Variation-Aware Prediction of Circuit Performance in Near-Threshold Regime Using Supply-Independent Transition Threshold Points

Abstract

Due to the highly variation-prone nature of the near-threshold voltage (NTV) circuits, it is critical to have design and performance models that consider process, voltage, and temperature (PVT) variations. However, in the NTV regime, the existing timing models are based on arbitrarily chosen VDD-dependent threshold points for effective current calculation that results in unreliability. In this article, an effective current delay model for an inverter operating in NTV regime is presented using supply-independent threshold points. The model is developed considering the input-output coupling capacitance and by relating the input and output currents of an inverter stage. This approach is physics-/topology-based and is valid for different technologies.
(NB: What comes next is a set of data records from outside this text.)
===== config.mk =====
export PLATFORM = sky130hd
export DESIGN_NAME = mmst_reg
export DESIGN_NICKNAME = d
export VERILOG_FILES = /design/src/rtl/mmst_pkg.sv /design/src/rtl/mmst_feedback.sv /design/src/rtl/mmst_next.sv /design/src/rtl/mmst_reg.sv
export SDC_FILE = /design/constraint.sdc
export NUM_CORES = 1
export LEC_CHECK = 0
export BUFFER_PORTS_ARGS = -buffer_cell sky130_fd_sc_hd__buf_2
export CORE_AREA = 5 5 42 44
export DETAILED_ROUTE_END_ITERATION = 16
export DIE_AREA = 0 0 47 49
export GPL_TIMING_DRIVEN = 0
export PLACE_DENSITY = 0.7
export REMOVE_ABC_BUFFERS = 1
export SKIP_CTS_REPAIR_TIMING = 1
export SLEW_MARGIN = 25
export SYNTH_ARGS = -nofsm -noshare
export SYNTH_HDL_FRONTEND = slang
export SYNTH_HIERARCHICAL = 1
export SYNTH_SLANG_ARGS = --single-unit

===== constraint.sdc =====
create_clock -name clk -period 1.1 [get_ports clk]
set_input_delay 0.055 -clock clk [delete_from_list [all_inputs] [get_ports clk]]
set_output_delay 0.055 -clock clk [all_outputs]
set_load 0.1 [all_outputs]

===== src/rtl/mmst_pkg.sv =====
package mmst_pkg;

    typedef enum logic [1:0] {
        MODE_CLEAR = 2'b00,
        MODE_LOAD  = 2'b01,
        MODE_SCAN  = 2'b10,
        MODE_TEST  = 2'b11
    } mmst_mode_e;

endpackage


===== src/rtl/mmst_feedback.sv =====
module mmst_feedback #(
    parameter int               WIDTH    = 8,
    parameter logic [WIDTH-1:0] TAP_MASK = 8'hB8
) (
    input  logic [WIDTH-1:0] stage,
    output logic             fb
);
    logic [WIDTH-1:0] tapped;

    genvar gi;
    generate
        for (gi = 0; gi < WIDTH; gi++) begin : g_tap
            if (TAP_MASK[gi]) begin : g_on
                assign tapped[gi] = stage[gi];
            end else begin : g_off
                assign tapped[gi] = 1'b0;
            end
        end
    endgenerate

    assign fb = ^tapped;
endmodule
File: config.mk
export PLATFORM = sky130hd
export DESIGN_NAME = vic_top
export DESIGN_NICKNAME = d
export VERILOG_FILES = /design/src/rtl/irqc_pkg.sv /design/src/rtl/irqc_sense.sv /design/src/rtl/irqc_prio.sv /design/src/rtl/irqc_regs.sv /design/src/rtl/vic_top.sv
export SDC_FILE = /design/constraint.sdc
export NUM_CORES = 1
export LEC_CHECK = 0
export ABC_AREA = 1
export BUFFER_PORTS_ARGS = -buffer_cell sky130_fd_sc_hd__buf_4
export CORE_UTILIZATION = 49
export DETAILED_ROUTE_END_ITERATION = 7
export PLACE_DENSITY = 0.85
export SLEW_MARGIN = 20
export SYNTH_ARGS = -nofsm -noshare
export SYNTH_HDL_FRONTEND = slang
export SYNTH_SLANG_ARGS = --single-unit
File: constraint.sdc
create_clock -name clk -period 5.07 [get_ports clk]
set_clock_uncertainty 0.2 [all_clocks]
set_input_delay 0.2535 -clock clk [delete_from_list [all_inputs] [get_ports clk]]
set_output_delay 0.2535 -clock clk [all_outputs]
set_load 0.03 [all_outputs]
This has been verified against HSPICE simulations and Synopsys Sentaurus 3-D technology computer-aided design (TCAD) simulations for STM 65-nm MOSFETs and 16-nm fin-shaped field-effect transistors (FinFETs), respectively, at different supply voltages, considering variation in threshold voltage and at different operating temperatures. The model predicts the transition delay values with an average (maximum) error of 3% (6%) and 4% (6%) for MOSFET and FinFET, respectively. Furthermore, the model is employed for digital buffer chain and single-ended ring oscillators (SEROs) for a wide range of supply voltages. Finally, we show an application of the model to calculate the change in the oscillation frequency of SERO with PVT variations and compare the same with the time-consuming Monte Carlo simulations.